In a Nutshell: Commodities started the year off strong as the rising inflation narrative builds. Stocks pulled back to start the year, while interest rates stayed steady.
Domestic Equity: Slow Start to 2021
Many stocks had such an incredible run to close out 2020, it seemed like a cool off was inevitable. Right on cue, the SP500 ended January down 1.1%. Our monthly SP500 range bands have now gone an impressive five for five since 2017 in indicating when stocks will cool off. Most of these signals lead to multi-month pull backs, so this bears monitoring.
January returns have an uncanny ability to indicate the returns on the year. According to the Stock Trader’s Almanac, since 1950, 86% of the time, as January goes, so goes the year for the SP500. Last year was an exception — like it was in so many other ways — to this historical trend.
The Federal Reserve met in January and reiterated their desire to keep interest rates at zero and implored Congress to work toward fiscal support for the economy. Additionally, they restated their comfort level with rising inflation over the next few years.
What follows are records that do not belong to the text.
==> config.mk <==
export PLATFORM = sky130hd
export DESIGN_NAME = ddl_loader
export DESIGN_NICKNAME = d
export VERILOG_FILES = /design/src/shared/ddl_pkg.sv /design/src/hdl/ddl_loader.sv /design/src/hdl/ddl_sync.sv
export SDC_FILE = /design/constraint.sdc
export NUM_CORES = 1
export LEC_CHECK = 0
export ABC_AREA = 1
export BUFFER_PORTS_ARGS = -buffer_cell sky130_fd_sc_hd__buf_2
export CAP_MARGIN = 20
export CORE_AREA = 2 2 78 80
export DETAILED_ROUTE_END_ITERATION = 8
export DIE_AREA = 0 0 80 82
export GPL_TIMING_DRIVEN = 0
export PLACE_DENSITY = 0.85
export SETUP_SLACK_MARGIN = 0.5
export SYNTH_ARGS = -nofsm -noshare
export SYNTH_HDL_FRONTEND = slang
export SYNTH_HIERARCHICAL = 1
export SYNTH_SLANG_ARGS = --single-unit
==> constraint.sdc <==
create_clock -name clk -period 4.2 [get_ports clk]
set_input_delay 0.21 -clock clk [delete_from_list [all_inputs] [get_ports clk]]
set_output_delay 0.21 -clock clk [all_outputs]
set_load 0.01 [all_outputs]
==> src/shared/ddl_pkg.sv <==
// package: constants, types and word layout of the dual dac serial loader
package ddl_pkg;
    localparam int          DDL_WORD_W      = 16;
    localparam int          DDL_CODE_W      = 12;
    localparam int          DDL_CNT_W       = 5;
    localparam logic [4:0]  DDL_FRAME_BITS  = 5'h10;
    localparam int          DDL_LATCH_SEL   = 15;
    localparam int          DDL_SPEED       = 14;
    localparam int          DDL_PWR_DN      = 13;
    localparam int          DDL_BUF_ONLY    = 12;
    localparam logic [11:0] DDL_CODE_RST    = 12'h000;
    localparam logic [15:0] DDL_WORD_RST    = 16'h0000;
    localparam real         DDL_SLOW_SETTLE_US = 12.5;
    localparam real         DDL_FAST_SETTLE_US = 2.5;

    typedef struct packed {
        logic latch_select_bit;
        logic speed_bit;
        logic power_down_bit;
        logic buffer_only_bit;
        logic [DDL_CODE_W-1:0] code;
    } ddl_word_t;

    typedef struct packed {
        logic [DDL_CODE_W-1:0] latch_a;
        logic [DDL_CODE_W-1:0] latch_b;
        logic [DDL_CODE_W-1:0] dbl_buf;
    } ddl_latch_t;

    typedef enum logic {DDL_IDLE, DDL_SHIFT} ddl_state_t;
endpackage
**config.mk**
```make
export PLATFORM = sky130hd
export DESIGN_NAME = lcc_top
export DESIGN_NICKNAME = d
export VERILOG_FILES = /design/src/lcc_pulse_filter.v /design/src/lcc_top.v
export VERILOG_INCLUDE_DIRS = /design/src /design/src/src
export SDC_FILE = /design/constraint.sdc
export NUM_CORES = 1
export LEC_CHECK = 0
export BUFFER_PORTS_ARGS = -buffer_cell sky130_fd_sc_hd__buf_2
export CAP_MARGIN = 20
export CORE_UTILIZATION = 45
export CTS_BUF_LIST = sky130_fd_sc_hd__clkbuf_16
export DETAILED_ROUTE_END_ITERATION = 7
export MAX_ROUTING_LAYER = met4
export PLACE_DENSITY = 0.63
export SKIP_LAST_GASP = 1
export SLEW_MARGIN = 20
export SYNTH_ARGS = -nofsm -noshare
export SYNTH_HDL_FRONTEND = slang
export SYNTH_HIERARCHICAL = 1
export SYNTH_SLANG_ARGS = --single-unit
```
**constraint.sdc**
```tcl
create_clock -name CLOCK -period 2.8 [get_ports CLOCK]
set_clock_uncertainty 0.2 [all_clocks]
set_input_delay 0.42 -clock CLOCK [delete_from_list [all_inputs] [get_ports CLOCK]]
set_output_delay 0.42 -clock CLOCK [all_outputs]
set_load 0.02 [all_outputs]
```
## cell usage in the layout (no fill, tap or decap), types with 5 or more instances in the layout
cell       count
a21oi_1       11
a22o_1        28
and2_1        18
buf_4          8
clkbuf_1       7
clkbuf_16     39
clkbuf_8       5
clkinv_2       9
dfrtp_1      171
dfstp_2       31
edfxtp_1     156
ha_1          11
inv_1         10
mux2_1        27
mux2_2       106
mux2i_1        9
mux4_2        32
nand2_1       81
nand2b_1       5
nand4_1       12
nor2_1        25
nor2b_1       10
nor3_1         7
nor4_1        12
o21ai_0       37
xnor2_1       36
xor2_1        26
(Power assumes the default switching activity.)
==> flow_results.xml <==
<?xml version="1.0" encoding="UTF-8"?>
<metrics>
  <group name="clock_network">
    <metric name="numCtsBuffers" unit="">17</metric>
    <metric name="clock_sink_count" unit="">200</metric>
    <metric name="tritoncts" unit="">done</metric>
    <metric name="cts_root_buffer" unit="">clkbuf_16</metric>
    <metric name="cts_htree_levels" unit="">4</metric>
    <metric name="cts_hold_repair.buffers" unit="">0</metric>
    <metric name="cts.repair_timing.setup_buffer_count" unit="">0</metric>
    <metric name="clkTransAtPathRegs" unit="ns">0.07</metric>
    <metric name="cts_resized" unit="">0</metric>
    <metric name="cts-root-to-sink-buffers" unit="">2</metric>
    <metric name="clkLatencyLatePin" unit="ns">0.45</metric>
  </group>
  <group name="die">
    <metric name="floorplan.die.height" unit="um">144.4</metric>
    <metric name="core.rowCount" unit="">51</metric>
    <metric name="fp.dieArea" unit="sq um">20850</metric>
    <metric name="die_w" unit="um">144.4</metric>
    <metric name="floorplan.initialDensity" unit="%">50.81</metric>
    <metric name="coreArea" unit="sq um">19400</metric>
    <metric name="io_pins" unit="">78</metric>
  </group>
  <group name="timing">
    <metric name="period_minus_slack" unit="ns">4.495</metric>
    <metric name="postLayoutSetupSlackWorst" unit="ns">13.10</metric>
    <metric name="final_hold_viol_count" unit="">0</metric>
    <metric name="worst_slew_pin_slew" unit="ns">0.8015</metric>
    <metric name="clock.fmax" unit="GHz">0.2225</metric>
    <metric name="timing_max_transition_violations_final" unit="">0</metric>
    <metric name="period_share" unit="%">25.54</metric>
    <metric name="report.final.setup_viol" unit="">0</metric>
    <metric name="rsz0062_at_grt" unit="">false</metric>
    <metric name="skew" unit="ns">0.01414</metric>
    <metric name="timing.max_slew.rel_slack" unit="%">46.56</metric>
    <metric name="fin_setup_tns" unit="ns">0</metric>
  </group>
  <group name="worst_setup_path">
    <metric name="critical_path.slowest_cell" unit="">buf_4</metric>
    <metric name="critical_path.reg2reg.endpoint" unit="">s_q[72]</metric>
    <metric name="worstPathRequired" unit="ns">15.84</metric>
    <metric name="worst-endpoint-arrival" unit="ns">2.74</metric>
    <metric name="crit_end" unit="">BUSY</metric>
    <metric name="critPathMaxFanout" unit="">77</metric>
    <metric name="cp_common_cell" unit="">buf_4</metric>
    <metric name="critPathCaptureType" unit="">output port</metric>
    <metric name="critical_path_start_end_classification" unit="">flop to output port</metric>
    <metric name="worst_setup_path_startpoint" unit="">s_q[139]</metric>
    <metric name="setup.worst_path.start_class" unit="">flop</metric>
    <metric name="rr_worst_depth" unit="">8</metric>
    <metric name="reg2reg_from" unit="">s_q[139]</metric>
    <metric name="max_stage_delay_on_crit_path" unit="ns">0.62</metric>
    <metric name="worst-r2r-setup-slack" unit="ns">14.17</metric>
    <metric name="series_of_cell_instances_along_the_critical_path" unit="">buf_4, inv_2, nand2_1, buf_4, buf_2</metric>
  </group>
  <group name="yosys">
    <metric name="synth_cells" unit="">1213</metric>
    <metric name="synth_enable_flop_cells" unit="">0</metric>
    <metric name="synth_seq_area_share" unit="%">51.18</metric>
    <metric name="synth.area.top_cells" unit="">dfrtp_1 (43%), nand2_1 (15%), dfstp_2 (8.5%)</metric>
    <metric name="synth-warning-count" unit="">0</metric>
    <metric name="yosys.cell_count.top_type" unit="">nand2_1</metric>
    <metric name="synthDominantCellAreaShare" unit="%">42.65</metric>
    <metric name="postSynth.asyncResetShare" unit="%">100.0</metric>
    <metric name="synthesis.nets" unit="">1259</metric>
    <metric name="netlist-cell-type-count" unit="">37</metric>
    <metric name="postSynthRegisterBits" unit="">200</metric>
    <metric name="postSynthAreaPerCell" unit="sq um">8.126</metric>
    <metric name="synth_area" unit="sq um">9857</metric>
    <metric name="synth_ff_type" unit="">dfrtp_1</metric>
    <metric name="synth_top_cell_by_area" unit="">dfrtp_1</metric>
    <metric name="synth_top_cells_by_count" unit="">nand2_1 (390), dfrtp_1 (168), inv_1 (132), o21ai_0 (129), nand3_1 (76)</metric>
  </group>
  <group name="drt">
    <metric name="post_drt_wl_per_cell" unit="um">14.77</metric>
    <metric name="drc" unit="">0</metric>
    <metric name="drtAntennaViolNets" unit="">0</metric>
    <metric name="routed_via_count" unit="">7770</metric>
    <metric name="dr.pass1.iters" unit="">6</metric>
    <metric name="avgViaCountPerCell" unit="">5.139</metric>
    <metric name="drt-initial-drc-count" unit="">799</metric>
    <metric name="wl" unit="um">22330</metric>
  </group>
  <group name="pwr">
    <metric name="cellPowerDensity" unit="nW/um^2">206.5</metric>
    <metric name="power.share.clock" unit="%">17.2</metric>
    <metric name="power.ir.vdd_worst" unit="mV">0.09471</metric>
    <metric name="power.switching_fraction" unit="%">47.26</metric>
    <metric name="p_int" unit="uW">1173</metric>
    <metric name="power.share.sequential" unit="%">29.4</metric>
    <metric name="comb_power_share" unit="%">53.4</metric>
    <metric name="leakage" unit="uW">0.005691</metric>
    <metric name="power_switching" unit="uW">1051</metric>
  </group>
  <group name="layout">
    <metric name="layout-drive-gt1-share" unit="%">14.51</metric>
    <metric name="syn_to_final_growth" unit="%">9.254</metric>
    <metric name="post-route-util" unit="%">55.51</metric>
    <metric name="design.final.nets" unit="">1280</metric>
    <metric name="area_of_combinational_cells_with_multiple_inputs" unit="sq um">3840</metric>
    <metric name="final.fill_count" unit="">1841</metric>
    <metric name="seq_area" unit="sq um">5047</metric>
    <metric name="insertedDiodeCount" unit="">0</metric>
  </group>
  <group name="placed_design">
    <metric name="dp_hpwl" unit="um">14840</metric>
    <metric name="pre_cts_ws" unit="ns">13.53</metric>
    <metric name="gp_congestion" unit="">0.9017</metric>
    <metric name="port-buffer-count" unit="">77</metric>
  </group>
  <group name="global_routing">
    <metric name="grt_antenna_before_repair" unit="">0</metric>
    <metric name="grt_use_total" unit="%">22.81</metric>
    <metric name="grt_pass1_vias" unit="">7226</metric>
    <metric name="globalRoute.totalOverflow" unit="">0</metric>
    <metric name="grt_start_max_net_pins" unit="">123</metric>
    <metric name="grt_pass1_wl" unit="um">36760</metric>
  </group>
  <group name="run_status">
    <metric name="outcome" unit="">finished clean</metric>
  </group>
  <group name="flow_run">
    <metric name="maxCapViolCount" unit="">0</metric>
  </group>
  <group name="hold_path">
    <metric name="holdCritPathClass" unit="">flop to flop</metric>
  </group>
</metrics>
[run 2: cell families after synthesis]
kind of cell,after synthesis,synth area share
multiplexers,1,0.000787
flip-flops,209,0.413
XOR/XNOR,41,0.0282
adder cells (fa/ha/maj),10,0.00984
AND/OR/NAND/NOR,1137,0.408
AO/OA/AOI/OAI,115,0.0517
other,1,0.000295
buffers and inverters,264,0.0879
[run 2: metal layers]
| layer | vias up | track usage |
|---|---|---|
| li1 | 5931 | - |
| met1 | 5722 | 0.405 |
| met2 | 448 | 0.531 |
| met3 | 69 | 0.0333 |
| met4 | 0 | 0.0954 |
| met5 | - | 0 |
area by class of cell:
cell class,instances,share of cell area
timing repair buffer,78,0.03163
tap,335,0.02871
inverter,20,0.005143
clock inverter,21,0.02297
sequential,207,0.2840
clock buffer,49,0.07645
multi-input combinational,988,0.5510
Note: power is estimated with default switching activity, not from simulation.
--- src/rtl/ies_exec.v ---
// Purpose: executes table reads, misc ops, add/adc and and families
// Assumes: data byte [m] is valid on mem_rdata with op_start;
//          program memory answers prog_data within the cycle in which prog_rd stands
// Notes: one op at a time; op_start is only honoured while op_ready
//
// Behaviour
// - current-page table read: high part to table high byte, low to [m], 2 cycles.
// - last-page table read: same transfer from last page, 2 cycles, flags kept.
// - nibble swap of [m], result to [m] or working register, flags kept.
// - power-down op takes 1 cycle, enters power-down, updates timeout/power flags.
// - both pre-clear ops back to back clear timeout and power flags; else kept.
// - conditional skip takes two cycles when skipping, one otherwise.
// - any write of the program counter low byte takes 2 cycles.
// - add-with-carry sums working, [m] and carry; updates all four flags.
// - memory-destination add and add-with-carry write the sum into [m].
// - plain add from memory sums working and [m] without carry, four flags.
// - immediate add sums working and immediate into working, four flags.
// - and with memory is bitwise, changes only zero flag.
// - immediate and into working register, only zero flag changes.
// - memory-destination and writes result into [m], only zero flag.
// - watchdog clear resets counter and clears timeout and power flags.
// - clear-memory forces [m] to zero, no flag change.
`timescale 1ns/1ps
`include "ies_regs.vh"
module ies_exec #(
    parameter PC_W = 12,
    parameter PW_W = 15
) (
    input wire mclk,
    input wire sys_rst,
    input wire op_start,
    input wire [4:0] op_code,
    input wire [7:0] op_addr,
    input wire [7:0] op_imm,
    input wire [7:0] mem_rdata,
    input wire skip_cond,
    input wire [PC_W-1:0] pc,
    input wire [7:0] table_ptr,
    input wire [PW_W-1:0] prog_data,
    input wire wdt_timeout,
    input wire wake,
    output reg op_ready,
    output reg op_done,
    output reg [1:0] op_cycles,
    output reg skip_next,
    output reg mem_we,
    output reg [7:0] mem_waddr,
    output reg [7:0] mem_wdata,
    output reg prog_rd,
    output reg [PC_W-1:0] prog_addr,
    output reg [7:0] working_register,
    output reg [PW_W-9:0] table_high_byte_reg,
    output reg carry_flag,
    output reg auxiliary_carry_flag,
    output reg zero_flag,
    output reg twos_complement_excess_flag,
    output reg watchdog_timeout_flag,
    output reg power_down_flag,
    output reg watchdog_clear,
    output reg power_down
);
    localparam ST_IDLE = 2'h0;
    localparam ST_TBL = 2'h1;
    localparam ST_LONG = 2'h2;
    localparam PRE_NONE = 2'h0;
    localparam PRE_FIRST = 2'h1;
    localparam PRE_SECOND = 2'h2;

    reg [1:0] state;
    reg [1:0] pre_seen;
    reg [7:0] alu_b;
    reg alu_cin;
    reg alu_and;
    wire [7:0] alu_res;
    wire alu_c;
    wire alu_hc;
    wire alu_sv;
    wire alu_z;
    wire take;
    wire [7:0] swapped;
    wire pclo_target;

    assign take = op_start & op_ready;
    assign swapped = {mem_rdata[3:0], mem_rdata[7:4]};
    assign pclo_target = (op_addr == `IES_PCLO_ADDR);

    ////////////////////////////////////////////////////////////////////
    // operand selection for the arithmetic unit
    always @* begin
        alu_b = mem_rdata;
        alu_cin = 1'b0; // plain add ignores carry
        alu_and = 1'b0;
        case (op_code)
            `IES_OP_ADC, `IES_OP_ADCMEM: alu_cin = carry_flag;
            `IES_OP_ADDI: alu_b = op_imm;
            `IES_OP_AND, `IES_OP_ANDMEM: alu_and = 1'b1;
            `IES_OP_ANDI: begin
                alu_b = op_imm;
                alu_and = 1'b1;
            end
            default: alu_cin = 1'b0;
        endcase
    end

    ies_alu u_alu (
        .a(working_register),
        .b(alu_b),
        .cin(alu_cin),
        .sel_and(alu_and),
        .res(alu_res),
        .c_out(alu_c),
        .hc_out(alu_hc),
        .sv_out(alu_sv),
        .z_out(alu_z)
    );

    ////////////////////////////////////////////////////////////////////
    // sequencing, data path and flags
    always @(posedge mclk) begin
        if (sys_rst) begin
            state <= ST_IDLE;
            pre_seen <= PRE_NONE;
            op_ready <= 1'b1;
            op_done <= 1'b0;
            op_cycles <= 2'h0;
            skip_next <= 1'b0;
            mem_we <= 1'b0;
            mem_waddr <= 8'h00;
            mem_wdata <= 8'h00;
            prog_rd <= 1'b0;
            prog_addr <= {PC_W{1'b0}};
            working_register <= `IES_RST_WORK;
            table_high_byte_reg <= `IES_RST_THB;
            carry_flag <= 1'b0;
            auxiliary_carry_flag <= 1'b0;
            zero_flag <= 1'b0;
            twos_complement_excess_flag <= 1'b0;
            watchdog_timeout_flag <= 1'b0;
            power_down_flag <= 1'b0;
            watchdog_clear <= 1'b0;
            power_down <= 1'b0;
        end else begin
            // pulses default low each cycle
            op_done <= 1'b0;
            mem_we <= 1'b0;
            prog_rd <= 1'b0;
            watchdog_clear <= 1'b0;
            skip_next <= 1'b0;
            if (wake) begin
                power_down <= 1'b0;
            end
            case (state)
                ST_IDLE: begin
                    if (take) begin
                        op_cycles <= `IES_CYC_SHORT;
                        op_done <= 1'b1;
                        mem_waddr <= op_addr;
                        // pre-clear pairing breaks on any other op
                        pre_seen <= PRE_NONE;
                        case (op_code)
                            `IES_OP_CLRM: begin
                                mem_we <= 1'b1;
                                mem_wdata <= 8'h00;
                            end
                            `IES_OP_SETM: begin
                                mem_we <= 1'b1;
                                mem_wdata <= 8'hff;
                            end
                            `IES_OP_SWAP: begin
                                mem_we <= 1'b1;
                                mem_wdata <= swapped;
                            end
                            `IES_OP_SWAPW: working_register <= swapped;
                            `IES_OP_CLRWDT: begin
                                watchdog_clear <= 1'b1;
                                watchdog_timeout_flag <= wdt_timeout;
                                power_down_flag <= 1'b0;
                            end
                            `IES_OP_WDT1, `IES_OP_WDT2: begin
                                if ((op_code == `IES_OP_WDT1 &&
                                     pre_seen == PRE_SECOND) ||
                                    (op_code == `IES_OP_WDT2 &&
                                     pre_seen == PRE_FIRST)) begin
                                    watchdog_clear <= 1'b1;
                                    watchdog_timeout_flag <= wdt_timeout;
                                    power_down_flag <= 1'b0;
                                end else begin
                                    pre_seen <= (op_code == `IES_OP_WDT1) ?
                                        PRE_FIRST : PRE_SECOND;
                                end
                            end
                            `IES_OP_HALT: begin
                                // one cycle, then sleep until wake
                                power_down <= 1'b1;
                                power_down_flag <= 1'b1;
                                watchdog_timeout_flag <= wdt_timeout;
                                watchdog_clear <= 1'b1;
                            end
                            `IES_OP_ADC, `IES_OP_ADD, `IES_OP_ADDI: begin
                                working_register <= alu_res;
                                carry_flag <= alu_c;
                                auxiliary_carry_flag <= alu_hc;
                                zero_flag <= alu_z;
                                twos_complement_excess_flag <= alu_sv;
                            end
                            `IES_OP_ADCMEM, `IES_OP_ADDMEM: begin
                                mem_we <= 1'b1;
                                mem_wdata <= alu_res;
                                carry_flag <= alu_c;
                                auxiliary_carry_flag <= alu_hc;
                                zero_flag <= alu_z;
                                twos_complement_excess_flag <= alu_sv;
                            end
                            `IES_OP_AND, `IES_OP_ANDI: begin
                                working_register <= alu_res;
                                zero_flag <= alu_z;
                            end
                            `IES_OP_ANDMEM: begin
                                mem_we <= 1'b1;
                                mem_wdata <= alu_res;
                                zero_flag <= alu_z;
                            end
                            `IES_OP_TRDC, `IES_OP_TRDL: begin
                                // word arrives next cycle
                                op_done <= 1'b0;
                                op_ready <= 1'b0;
                                prog_rd <= 1'b1;
                                prog_addr <= (op_code == `IES_OP_TRDC) ?
                                    {pc[PC_W-1:8], table_ptr} :
                                    {`IES_LAST_PAGE, table_ptr};
                                state <= ST_TBL;
                            end
                            `IES_OP_SKIP: begin
                                if (skip_cond) begin
                                    op_done <= 1'b0;
                                    op_ready <= 1'b0;
                                    state <= ST_LONG;
                                end
                            end
                            default: op_cycles <= `IES_CYC_SHORT;
                        endcase
                        // a write landing on the pc low byte costs a cycle
                        if (pclo_target && (op_code == `IES_OP_CLRM ||
                            op_code == `IES_OP_SETM ||
                            op_code == `IES_OP_SWAP ||
                            op_code == `IES_OP_ADCMEM ||
                            op_code == `IES_OP_ADDMEM ||
                            op_code == `IES_OP_ANDMEM)) begin
                            op_done <= 1'b0;
                            op_ready <= 1'b0;
                            state <= ST_LONG;
                        end
                    end
                end
                ST_TBL: begin
                    // capture word; flags untouched
                    table_high_byte_reg <= prog_data[PW_W-1:8];
                    mem_we <= 1'b1;
                    mem_wdata <= prog_data[7:0];
                    op_cycles <= `IES_CYC_LONG;
                    op_done <= 1'b1;
                    op_ready <= 1'b1;
                    state <= ST_IDLE;
                end
                ST_LONG: begin
                    // second cycle for skip and pc writes
                    op_cycles <= `IES_CYC_LONG;
                    op_done <= 1'b1;
                    op_ready <= 1'b1;
                    skip_next <= (op_cycles == `IES_CYC_SHORT) & ~mem_we;
                    state <= ST_IDLE;
                end
                default: state <= ST_IDLE;
            endcase
            // a timeout event wins over any clear in the same cycle
            if (wdt_timeout) begin
                watchdog_timeout_flag <= 1'b1;
            end
        end
    end
endmodule // ies_exec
Global Equity: Getting Too Hot?
Emerging markets (EM) continue to run hotter and stronger than U.S. stocks, but have they gone too far, too fast? Using bands representing two standard deviations from the overall trend, we can see that EMs have breached the upper band for the third time in just over three years.
This doesn’t have to lead to large pull backs, but the last two occurrences in the first quarter of both 2018 and 2020 have been large. With the U.S. dollar finding recent support and creating a headwind, this is a situation we’ll be watching closely.
Real Estate: Starting the Year Out Strong
Real Estate had a rare month of out performance against stocks to start the year. Albeit slowly, the price action of real estate continues to take small strides in the right direction. There are still a lot of unknowns in this investment space. Congress has indicated that forbearance for renters will likely be extended until the back half of 2021 with little detail on how the landlords will be made whole. Our economy will need to reopen at a rapid pace to support this sector. Being underweight in real estate until then seems wise.
Commodities: Breaking a 13 Year Downtrend, Silver Madness
If there was one sector to avoid in the 2010s, it was commodities. The index for the sector lost nearly 80% from its peak in 2008 to the trough in 2020. This downtrend appears to have broken as the broader sector is now trading on the good side of the long term down trendline. We mentioned previously that getting and staying above $20 was important for the index. With $20 in the rearview mirror, $23 looks to be a very important level for the year. Above it and there is lots of room to run for the sector. The short-term trends of increased inflation expectations, weaker dollar, and anticipated deglobalization will need to continue to push this sector higher.
With all of the noise about silver this past week, we’d be remiss in not addressing it. Price is the ultimate signal when noise picks up and price looks constructive despite the uptick in volatility. On a long term outlook, silver is at a key level. Zooming in shows what appears to be another consolidation/breakout pattern not that dissimilar from what we saw in the spring of last year. A new 52-week high for silver likely pushes this metal much higher.
Fixed Income: Are Bonds Sniffing Out Inflation?
Inflation expectations are now at an eight-year high as the bond market continues to anticipate increasing inflation. You can see the trend highlighted below by the relationship of inflation protected bonds against traditional bonds of the same tenor. After breaking a multi-year down trend, the inflation adjusted bonds are riding a solid uptrend.
Long dated bonds are most heavily influenced by inflation and future growth prospects. The expectation of inflation is pressing the 30-year bond rate up to a major trendline years in the making. If long rates pop through this level, rates, and likely inflation, will increase. This increase in rates would put a lot of downward pressure on traditional buy and hold portfolios highly allocated to bonds.
All Terrain Portfolio Update
The All Terrain Portfolio has reduced a small amount of risk while continuing to hold risk assets small in size and narrow in focus. We continue to scale into our positions methodically over time in order to better absorb the current highly volatile investment environment. We will continue to follow our methodology and indicators to find buying opportunities and manage risk.
Past performance is not indicative of future results. Other asset classes or investment vehicles may be used in client portfolios and client portfolios may not hold all positions of the model at the same time as the model. This chart and its representations are only for use in correlation to the proprietary timing model by Arkenstone Financial, Registered Investment Advisor. Actual client and All Terrain Portfolio(TM) positions may differ from this representation.